__Data shown__
What follows belongs to an exercise in optimizing a design on an open flow for small area and a short achievable clock period; a production flow would make more cautious choices. At most, simulation tests tie the RTL to the original design; equivalence was not proved.

==> exp/delta: inputs <==
// top_level
module top_level(f1,f2,p,in_1,in_2,out,clk,clk2);
input [7:0]in_1, in_2;
input clk;
input clk2;
input [15:0]p;   
input [15:0]f1,f2;  
output [15:0]out;
wire       nz1_d, nz2_d;
wire [2:0] k1_d, k2_d;
wire [6:0] xf1_d, xf2_d;
convert cv1 (.int8(in_1), .nz(nz1_d), .k(k1_d), .xf(xf1_d));
convert cv2 (.int8(in_2), .nz(nz2_d), .k(k2_d), .xf(xf2_d));
reg        nz1, nz2, s1, s2;
reg  [4:0] e1, e2;
reg  [6:0] xf1, xf2;
reg  [9:0] bm1, bm2;
always @(posedge clk) begin
  nz1 <= nz1_d;  nz2 <= nz2_d;
  e1  <= f1[14:10] + {2'b00, k1_d};
  e2  <= f2[14:10] + {2'b00, k2_d};
  xf1 <= xf1_d;  xf2 <= xf2_d;
  s1  <= f1[15]; s2  <= f2[15];
  bm1 <= f1[9:0]; bm2 <= f2[9:0];
end
wire [18:7] P1_d, P2_d;
mult mu1 (.xf(xf1), .bm(bm1), .P(P1_d));
mult mu2 (.xf(xf2), .bm(bm2), .P(P2_d));
reg [18:7] P1, P2;
reg [4:0]  g1, g2;
reg        z1, z2, t1, t2;
always @(posedge clk) begin
  P1 <= P1_d;  P2 <= P2_d;
  g1 <= e1;    g2 <= e2;
  z1 <= nz1;   z2 <= nz2;
  t1 <= s1;    t2 <= s2;
end
wire [15:0] m1, m2;
mult_norm mn1 (.nz(z1), .s(t1), .e0(g1), .P(P1), .C(m1));
mult_norm mn2 (.nz(z2), .s(t2), .e0(g2), .P(P2), .C(m2));
wire        sge;
wire [13:0] sML_d, sMS_d;
wire [4:0]  sLe_d;
wire        sLs_d, sop_d, sbz_d;
compare_adder #(.W(15)) cp1 (.A(m1[14:0]), .B(m2[14:0]), .ge(sge));
shift_adder sa1 (.A(m1), .B(m2), .ge(sge), .ML(sML_d), .MS(sMS_d), .Le(sLe_d), .Ls(sLs_d), .op(sop_d), .bz(sbz_d));
reg [13:0] sML, sMS;
reg [4:0]  sLe;
reg        sLs, sop, sbz;
always @(posedge clk) begin
  sML <= sML_d;
  sMS <= sMS_d;
  sLe <= sLe_d;
  sLs <= sLs_d;
  sop <= sop_d;
  sbz <= sbz_d;
end
wire [14:0] sR;
wire [15:0] S_sum;
main_adder ma1 (.ML(sML), .MS(sMS), .op(sop), .R(sR));
normalize  no1 (.R(sR), .Le(sLe), .Ls(sLs), .bz(sbz), .Z(S_sum));
wire [15:0] Y;
mux mx (.in1(out), .in2(p), .sel(clk2), .out(Y));
wire ge_p, ge_o;
compare_adder #(.W(15)) cpp (.A(S_sum[14:0]), .B(p[14:0]),   .ge(ge_p));
compare_adder #(.W(15)) cpo (.A(S_sum[14:0]), .B(out[14:0]), .ge(ge_o));
reg [15:0] aA, aB;
reg        age;
always @(posedge clk) begin
  aA  <= S_sum;
  aB  <= Y;
  age <= clk2 ? ge_p : ge_o;
end
wire [13:0] oML, oMS;
wire [4:0]  oLe_d, oE1_d;
  ...
==> module top_level, before the edit <==
module top_level(f1,f2,p,in_1,in_2,out,clk,clk2);
input [7:0]in_1, in_2;
input clk;
input clk2;
input [15:0]p;   
input [15:0]f1,f2;  
output [15:0]out;
wire       nz1_d, nz2_d;
wire [2:0] k1_d, k2_d;
wire [6:0] xf1_d, xf2_d;
convert cv1 (.int8(in_1), .nz(nz1_d), .k(k1_d), .xf(xf1_d));
convert cv2 (.int8(in_2), .nz(nz2_d), .k(k2_d), .xf(xf2_d));
reg        nz1, nz2, s1, s2;
reg  [4:0] e1, e2;
reg  [6:0] xf1, xf2;
reg  [9:0] bm1, bm2;
always @(posedge clk) begin
  nz1 <= nz1_d;  nz2 <= nz2_d;
  e1  <= f1[14:10] + {2'b00, k1_d};
  e2  <= f2[14:10] + {2'b00, k2_d};
  xf1 <= xf1_d;  xf2 <= xf2_d;
  s1  <= f1[15]; s2  <= f2[15];
  bm1 <= f1[9:0]; bm2 <= f2[9:0];
end
wire [18:7] P1_d, P2_d;
mult mu1 (.xf(xf1), .bm(bm1), .P(P1_d));
mult mu2 (.xf(xf2), .bm(bm2), .P(P2_d));
reg [18:7] P1, P2;
reg [4:0]  g1, g2;
reg        z1, z2, t1, t2;
always @(posedge clk) begin
  P1 <= P1_d;  P2 <= P2_d;
  g1 <= e1;    g2 <= e2;
  z1 <= nz1;   z2 <= nz2;
  t1 <= s1;    t2 <= s2;
end
wire [15:0] m1, m2;
mult_norm mn1 (.nz(z1), .s(t1), .e0(g1), .P(P1), .C(m1));
mult_norm mn2 (.nz(z2), .s(t2), .e0(g2), .P(P2), .C(m2));
wire        sge;
wire [13:0] sML_d, sMS_d;
wire [4:0]  sLe_d;
wire        sLs_d, sop_d, sbz_d;
compare_adder #(.W(15)) cp1 (.A(m1[14:0]), .B(m2[14:0]), .ge(sge));
shift_adder sa1 (.A(m1), .B(m2), .ge(sge), .ML(sML_d), .MS(sMS_d), .Le(sLe_d), .Ls(sLs_d), .op(sop_d), .bz(sbz_d));
reg [13:0] sML, sMS;
reg [4:0]  sLe;
reg        sLs, sop, sbz;
always @(posedge clk) begin
  sML <= sML_d;
  sMS <= sMS_d;
  sLe <= sLe_d;
  sLs <= sLs_d;
  sop <= sop_d;
  sbz <= sbz_d;
end
wire [14:0] sR;
wire [15:0] S_sum;
main_adder ma1 (.ML(sML), .MS(sMS), .op(sop), .R(sR));
normalize  no1 (.R(sR), .Le(sLe), .Ls(sLs), .bz(sbz), .Z(S_sum));
wire [15:0] Y;
mux mx (.in1(out), .in2(p), .sel(clk2), .out(Y));
wire ge_p, ge_o;
compare_adder #(.W(15)) cpp (.A(S_sum[14:0]), .B(p[14:0]),   .ge(ge_p));
compare_adder #(.W(15)) cpo (.A(S_sum[14:0]), .B(out[14:0]), .ge(ge_o));
reg [15:0] aA, aB;
reg        age;
always @(posedge clk) begin
  aA  <= S_sum;
  aB  <= Y;
  age <= clk2 ? ge_p : ge_o;
end
wire [13:0] oML, oMS;
wire [4:0]  oLe_d, oE1_d;
wire        oLs_d, oop, obz_d;
wire [14:0] oR_d, oR2_d;
shift_adder sa2 (.A(aA), .B(aB), .ge(age), .ML(oML), .MS(oMS), .Le(oLe_d), .Ls(oLs_d), .op(oop), .bz(obz_d));
main_adder  ma2 (.ML(oML), .MS(oMS), .op(oop), .R(oR_d));
norm_hi     nh2 (.R(oR_d), .Le(oLe_d), .R2(oR2_d), .E1(oE1_d));
reg [14:0] oR2;
reg [4:0]  oE1;
reg        oLs, obz;
always @(posedge clk) begin
  oR2 <= oR2_d;
  oE1 <= oE1_d;
  oLs <= oLs_d;
  obz <= obz_d;
end
norm_lo nl2 (.R2(oR2), .E1(oE1), .Ls(oLs), .bz(obz), .Z(out));
endmodule
==> module csa, before the edit <==
module csa #(parameter W = 19) (A, B, D, S, C);
input  [W-1:0] A, B, D;
output [W-1:0] S, C;
assign S = A ^ B ^ D;
wire [W-1:0] m = (A & B) | (A & D) | (B & D);
assign C = {m[W-2:0], 1'b0};
endmodule
==> module mult, before the edit <==
module mult(xf, bm, P);
input  [6:0]  xf;
input  [9:0]  bm;
output [18:7] P;
wire [7:0]  a = {1'b1, xf};
wire [10:0] b = {1'b1, bm};
wire [18:0] r0 = {8'd0, b & {11{a[0]}}};
wire [18:0] r1 = {7'd0, b & {11{a[1]}}, 1'd0};
wire [18:0] r2 = {6'd0, b & {11{a[2]}}, 2'd0};
wire [18:0] r3 = {5'd0, b & {11{a[3]}}, 3'd0};
wire [18:0] r4 = {4'd0, b & {11{a[4]}}, 4'd0};
wire [18:0] r5 = {3'd0, b & {11{a[5]}}, 5'd0};
wire [18:0] r6 = {2'd0, b & {11{a[6]}}, 6'd0};
wire [18:0] r7 = {1'd0, b, 7'd0};
wire [18:0] s1a, c1a, s1b, c1b, s2a, c2a, s2b, c2b, s3, c3, s4, c4;
csa l1a (.A(r0),  .B(r1),  .D(r2),  .S(s1a), .C(c1a));
csa l1b (.A(r3),  .B(r4),  .D(r5),  .S(s1b), .C(c1b));
csa l2a (.A(s1a), .B(c1a), .D(s1b), .S(s2a), .C(c2a));
csa l2b (.A(c1b), .B(r6),  .D(r7),  .S(s2b), .C(c2b));
csa l3  (.A(s2a), .B(c2a), .D(s2b), .S(s3),  .C(c3));
csa l4  (.A(s3),  .B(c3),  .D(c2b), .S(s4),  .C(c4));
wire [18:0] p = s4 + c4;
assign P = p[18:7];
endmodule
==> module mult_norm, before the edit <==
module mult_norm(nz, s, e0, P, C);
input         nz;
input         s;
input  [4:0]  e0;
input  [18:7] P;
output [15:0] C;
wire       n  = P[18];
wire [4:0] e1;
adder #(.W(5)) u_e1 (.A(e0), .B(5'd0), .ci(1'b1), .S(e1));
wire [9:0] m  = n ? P[17:8] : P[16:7];
wire [4:0] E  = n ? e1 : e0;
assign C = nz ? {s, E, m} : 16'h0000;
endmodule
Settings: LEC_CHECK=0, ABC_AREA=1, CAP_MARGIN=20, CORE_MARGIN=2, CORE_UTILIZATION=65, PLACE_DENSITY=0.75, SLEW_MARGIN=20; clock period 13.5 ns.
standard.sh (not shown) runs the stock make flow with config.mk's settings and CLKGATE_MAP_FILE= SYNTH_SCRIPT=/design/flow/synth_recipe.tcl, a recipe that flattens the netlist after the stock synthesis.
==> flow/flow/run.sh <==
#!/bin/bash
set -euo pipefail
bash standard.sh synth > synth.log 2>&1
bash standard.sh SETUP_SLACK_MARGIN=9 TNS_END_PERCENT=0 "BUFFER_PORTS_ARGS=-buffer_cell sky130_fd_sc_hd__buf_2" finish > layout.log 2>&1
==> exp/indigo (differences from exp/delta) <==
--- a/flow/design.v
+++ b/flow/design.v
@@ -13,3 +13,4 @@
 reg        nz1, nz2, s1, s2;
-reg  [4:0] e1, e2;
+reg  [2:0] k1, k2;
+reg  [4:0] be1, be2;
 reg  [6:0] xf1, xf2;
@@ -18,6 +19,6 @@
   nz1 <= nz1_d;  nz2 <= nz2_d;
-  e1  <= f1[14:10] + {2'b00, k1_d};
-  e2  <= f2[14:10] + {2'b00, k2_d};
+  k1  <= k1_d;   k2  <= k2_d;
   xf1 <= xf1_d;  xf2 <= xf2_d;
   s1  <= f1[15]; s2  <= f2[15];
+  be1 <= f1[14:10]; be2 <= f2[14:10];
   bm1 <= f1[9:0]; bm2 <= f2[9:0];
@@ -28,3 +29,3 @@
 reg [18:7] P1, P2;
-reg [4:0]  g1, g2;
+reg [4:0]  e1, e2;
 reg        z1, z2, t1, t2;
@@ -32,3 +33,4 @@
   P1 <= P1_d;  P2 <= P2_d;
-  g1 <= e1;    g2 <= e2;
+  e1 <= be1 + {2'b00, k1};
+  e2 <= be2 + {2'b00, k2};
   z1 <= nz1;   z2 <= nz2;
@@ -37,4 +39,4 @@
 wire [15:0] m1, m2;
-mult_norm mn1 (.nz(z1), .s(t1), .e0(g1), .P(P1), .C(m1));
-mult_norm mn2 (.nz(z2), .s(t2), .e0(g2), .P(P2), .C(m2));
+mult_norm mn1 (.nz(z1), .s(t1), .e0(e1), .P(P1), .C(m1));
+mult_norm mn2 (.nz(z2), .s(t2), .e0(e2), .P(P2), .C(m2));
 wire        sge;
@@ -124,9 +126,2 @@
 endmodule
-module csa #(parameter W = 19) (A, B, D, S, C);
-input  [W-1:0] A, B, D;
-output [W-1:0] S, C;
-assign S = A ^ B ^ D;
-wire [W-1:0] m = (A & B) | (A & D) | (B & D);
-assign C = {m[W-2:0], 1'b0};
-endmodule
 module mult(xf, bm, P);
@@ -135,20 +130,3 @@
 output [18:7] P;
-wire [7:0]  a = {1'b1, xf};
-wire [10:0] b = {1'b1, bm};
-wire [18:0] r0 = {8'd0, b & {11{a[0]}}};
-wire [18:0] r1 = {7'd0, b & {11{a[1]}}, 1'd0};
-wire [18:0] r2 = {6'd0, b & {11{a[2]}}, 2'd0};
-wire [18:0] r3 = {5'd0, b & {11{a[3]}}, 3'd0};
-wire [18:0] r4 = {4'd0, b & {11{a[4]}}, 4'd0};
-wire [18:0] r5 = {3'd0, b & {11{a[5]}}, 5'd0};
-wire [18:0] r6 = {2'd0, b & {11{a[6]}}, 6'd0};
-wire [18:0] r7 = {1'd0, b, 7'd0};
-wire [18:0] s1a, c1a, s1b, c1b, s2a, c2a, s2b, c2b, s3, c3, s4, c4;
-csa l1a (.A(r0),  .B(r1),  .D(r2),  .S(s1a), .C(c1a));
-csa l1b (.A(r3),  .B(r4),  .D(r5),  .S(s1b), .C(c1b));
-csa l2a (.A(s1a), .B(c1a), .D(s1b), .S(s2a), .C(c2a));
-csa l2b (.A(c1b), .B(r6),  .D(r7),  .S(s2b), .C(c2b));
-csa l3  (.A(s2a), .B(c2a), .D(s2b), .S(s3),  .C(c3));
-csa l4  (.A(s3),  .B(c3),  .D(c2b), .S(s4),  .C(c4));
-wire [18:0] p = s4 + c4;
+wire [18:0] p = {1'b1, xf} * {1'b1, bm};
 assign P = p[18:7];
Settings changed: CORE_UTILIZATION 65 to 40, PLACE_DENSITY 0.75 to unset.
==> exp/ember (differences from exp/delta) <==
--- a/flow/design.v
+++ b/flow/design.v
@@ -21,4 +21,6 @@
   xf1 <= xf1_d;  xf2 <= xf2_d;
-  s1  <= f1[15]; s2  <= f2[15];
-  bm1 <= f1[9:0]; bm2 <= f2[9:0];
+  s1  <= f1[15] & nz1_d;
+  s2  <= f2[15] & nz2_d;
+  bm1 <= f1[9:0] & {10{nz1_d}};
+  bm2 <= f2[9:0] & {10{nz2_d}};
 end
@@ -29,7 +31,7 @@
 reg [4:0]  g1, g2;
-reg        z1, z2, t1, t2;
+reg        t1, t2;
 always @(posedge clk) begin
   P1 <= P1_d;  P2 <= P2_d;
-  g1 <= e1;    g2 <= e2;
-  z1 <= nz1;   z2 <= nz2;
+  g1 <= e1 & {5{nz1}};
+  g2 <= e2 & {5{nz2}};
   t1 <= s1;    t2 <= s2;
@@ -37,4 +39,4 @@
 wire [15:0] m1, m2;
-mult_norm mn1 (.nz(z1), .s(t1), .e0(g1), .P(P1), .C(m1));
-mult_norm mn2 (.nz(z2), .s(t2), .e0(g2), .P(P2), .C(m2));
+mult_norm mn1 (.s(t1), .e0(g1), .P(P1), .C(m1));
+mult_norm mn2 (.s(t2), .e0(g2), .P(P2), .C(m2));
 wire        sge;
@@ -155,4 +157,3 @@
 endmodule
-module mult_norm(nz, s, e0, P, C);
-input         nz;
+module mult_norm(s, e0, P, C);
 input         s;
@@ -166,3 +167,3 @@
 wire [4:0] E  = n ? e1 : e0;
-assign C = nz ? {s, E, m} : 16'h0000;
+assign C = {s, E, m};
 endmodule
==> notes <==
- exp/ember finished with timing, DRC and antenna clean. exp/delta completed with no timing, DRC or antenna violations. exp/indigo completed without violations.
- Sequential share of layout area, highest first: exp/delta, exp/indigo, exp/ember.
- Register-to-register slack, lowest first: exp/delta, exp/indigo, exp/ember.
- Hold slack, lowest first: exp/delta, exp/indigo, exp/ember.
- Sequential cell count, lowest first: exp/ember, exp/delta, exp/indigo.
- Critical path depth, highest first: exp/delta, exp/indigo, exp/ember.
- Die area: exp/delta < exp/ember < exp/indigo.
Function not checked in exp/indigo and exp/ember: the RTL went through the layout flow alone.

afterwards: timing with drivers on the ports:
The results above use ideal ports. As a check the final layouts listed here were re-extracted and re-timed, cells and wires unchanged. Step 1 sets driving cells, clkbuf_16 on the clock port and buf_2 on the other inputs (assumed; they add their load-dependent delay and slew). Step 2 moves the port delays by t, midway between the first and last clock arrival at a register: inputs arrive t later, outputs are due t later. That takes back most of the time a late clock gives input paths. Three values: ideal ports, drivers, drivers and shift; two values: the first two.
run | t (ns) | setup WS [ns] | pins driven straight from the clock port
exp/delta | 0.493 | 8.494 / 8.494 / 8.494 | 1
exp/indigo | 0.525 | 8.615 / 8.576 / 8.615 | 1
exp/ember | 0.479 | 8.596 / 8.544 / 8.707 | 1
After both steps setup and hold are still met in every run listed.
Background: an optimization exercise with open tools, aiming at small area. Do not read the settings as production practice.
In this exercise RTL edits were held to simulation tests only and were not proved equivalent to the original.
Power figures rest on the tool's default switching activity, not on a simulated workload.

==> flow/design.v <==
module Fiveto32Decoder(Select, Enable, Out);
input [4:0] Select;
input Enable;
output [31:0] Out;
genvar i;
generate
  for (i = 0; i < 32; i = i + 1) begin : g
    assign Out[i] = Enable & (Select == i);
  end
endgenerate
endmodule
module Fiveto32DecoderMasked(Select, Enable, Out);
input [4:0] Select;
input [31:0] Enable;
output [31:0] Out;
genvar i;
generate
  for (i = 0; i < 32; i = i + 1) begin : g
    assign Out[i] = Enable[i] & (Select == i);
  end
endgenerate
endmodule
module HoldMux (Din, Q, Load, LoadN, D);
input Din, Q, Load, LoadN;
output D;
assign D = (Load & Din) | (LoadN & Q);
endmodule
module Register32bit (Din, Dout, Load, LoadN, clk);
input [31:0] Din;
output reg [31:0] Dout;
input Load, LoadN, clk;
wire [31:0] D;
genvar i;
generate
  for (i = 0; i < 32; i = i + 1) begin : b
    HoldMux m (Din[i], Dout[i], Load, LoadN, D[i]);
  end
endgenerate
always @(posedge clk)
  Dout <= D;
endmodule
module AOI222 (A0, S0, A1, S1, A2, S2, Y);
input A0, S0, A1, S1, A2, S2;
output Y;
assign Y = ~((A0 & S0) | (A1 & S1) | (A2 & S2));
endmodule
module MuxBit (In, Sel, T10, Out);
input [29:0] In;
input [29:0] Sel;
input T10;
output Out;
wire [10:0] t;
genvar k;
generate
  for (k = 0; k < 10; k = k + 1) begin : g
    AOI222 a (In[3*k], Sel[3*k], In[3*k+1], Sel[3*k+1], In[3*k+2], Sel[3*k+2], t[k]);
  end
endgenerate
assign t[10] = T10;
assign Out = ~&t;
endmodule
module Mux32to1 (Regs, Sel, Regout);
input [1023:0] Regs;
input [31:0] Sel;
output [31:0] Regout;
genvar i, j;
generate
  for (i = 0; i < 32; i = i + 1) begin : b
    wire [31:0] col;
    for (j = 0; j < 32; j = j + 1) begin : r
      assign col[j] = Regs[32*j + i];
    end
    MuxBit m (col[29:0], Sel[29:0], ~((col[30] & Sel[30]) | (col[31] & Sel[31])), Regout[i]);
  end
endgenerate
endmodule
Background: an optimization exercise with open tools, aiming at small area and a short achievable clock period. Do not read the settings as production practice. Where RTL was checked, it was by simulation tests only, not by an equivalence proof against the original. Power and IR drop assume default switching activity.

## oak
// datapath
module datapath(datapath_in, vsel, writenum, write, readnum, clk, loada, loadb, shift, asel, bsel, ALUop, loadc, loads, datapath_out, Z_out);
  input write, clk, loada, loadb, vsel, asel, bsel, loadc, loads;
  input [1:0] shift, ALUop;
  input [2:0] writenum, readnum;
  input [15:0] datapath_in;
  output [15:0] datapath_out;
  output Z_out;
  reg [15:0] R0, R1, R2, R3, R4, R5, R6, R7;
  reg [15:0] A, B, C;
  reg S;
  wire [15:0] wdata = vsel ? datapath_in : C;
  always @(posedge clk) begin
    if (write && writenum == 3'd0) R0 <= wdata;
    if (write && writenum == 3'd1) R1 <= wdata;
    if (write && writenum == 3'd2) R2 <= wdata;
    if (write && writenum == 3'd3) R3 <= wdata;
    if (write && writenum == 3'd4) R4 <= wdata;
    if (write && writenum == 3'd5) R5 <= wdata;
    if (write && writenum == 3'd6) R6 <= wdata;
    if (write && writenum == 3'd7) R7 <= wdata;
  end
  wire [7:0] rsel = 8'b1 << readnum;
  wire [15:0] rdata;
  genvar i;
  generate
    for (i = 0; i < 16; i = i + 1) begin : rd
      read_bit u(.r({R7[i], R6[i], R5[i], R4[i], R3[i], R2[i], R1[i], R0[i]}), .s(rsel), .q(rdata[i]));
    end
  endgenerate
  always @(posedge clk) begin
    if (loada) A <= rdata;
    if (loadb) B <= rdata;
  end
  wire [15:0] c_next;
  wire s_next;
  alu16 u_alu(.a(A), .b(B), .imm(datapath_in[4:0]), .asel(asel), .bsel(bsel), .shift(shift),
              .op(ALUop), .loadc(loadc), .loads(loads), .c_q(C), .s_q(S),
              .d_c(c_next), .d_s(s_next));
  always @(posedge clk) begin
    C <= c_next;
    S <= s_next;
  end
  assign datapath_out = C;
  assign Z_out = S;
endmodule
==> flow/config.mk <==
export PLATFORM = sky130hd
export DESIGN_NAME = datapath
export DESIGN_NICKNAME = datapath
export VERILOG_FILES = /design/flow/design.v
export SDC_FILE = /design/flow/constraint.sdc
export NUM_CORES = 4
export LEC_CHECK = 0
export CAP_MARGIN = 20
export CORE_MARGIN = 2
export CORE_UTILIZATION = 65
export SETUP_SLACK_MARGIN = 2.3
export SLEW_MARGIN = 20
export SYNTH_HIERARCHICAL = 1
export SYNTH_MINIMUM_KEEP_SIZE = 0
==> flow/constraint.sdc <==
create_clock -name core_clock -period 5.0 [get_ports {clk}]
set_input_delay 1.0000 -clock core_clock [delete_from_list [all_inputs] [get_ports {clk}]]
set_output_delay 1.0000 -clock core_clock [all_outputs]
set_load 0.01 [all_outputs]
standard.sh (not shown) runs the stock make flow with config.mk's settings and CLKGATE_MAP_FILE= SYNTH_SCRIPT=/design/flow/synth_recipe.tcl, a recipe that flattens the netlist after the stock synthesis.
==> flow/flow/run.sh <==
#!/bin/bash
# Layout flow: the standard flow (standard.sh, unchanged synthesis) with
# smaller port buffers, smaller clock buffers and no dummy clock loads. Each tool's full output
# stays in orfs/logs/; make's own output goes to flow_make.log here.
set -euo pipefail
bash standard.sh \
  "BUFFER_PORTS_ARGS=-buffer_cell sky130_fd_sc_hd__buf_1" \
  "CTS_ARGS=-sink_clustering_enable -repair_clock_nets -dont_use_dummy_load -buf_list sky130_fd_sc_hd__clkbuf_8" \
  finish > flow_make.log 2>&1
oak: full flow OK, the timing, design-rule and antenna checks passed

__What to produce__
Would you please copy all lines in the data that contain the word "optimization"?

__Exercise output__
Background: an optimization exercise with open tools, aiming at small area. Do not read the settings as production practice.
Background: an optimization exercise with open tools, aiming at small area and a short achievable clock period. Do not read the settings as production practice. Where RTL was checked, it was by simulation tests only, not by an equivalence proof against the original. Power and IR drop assume default switching activity.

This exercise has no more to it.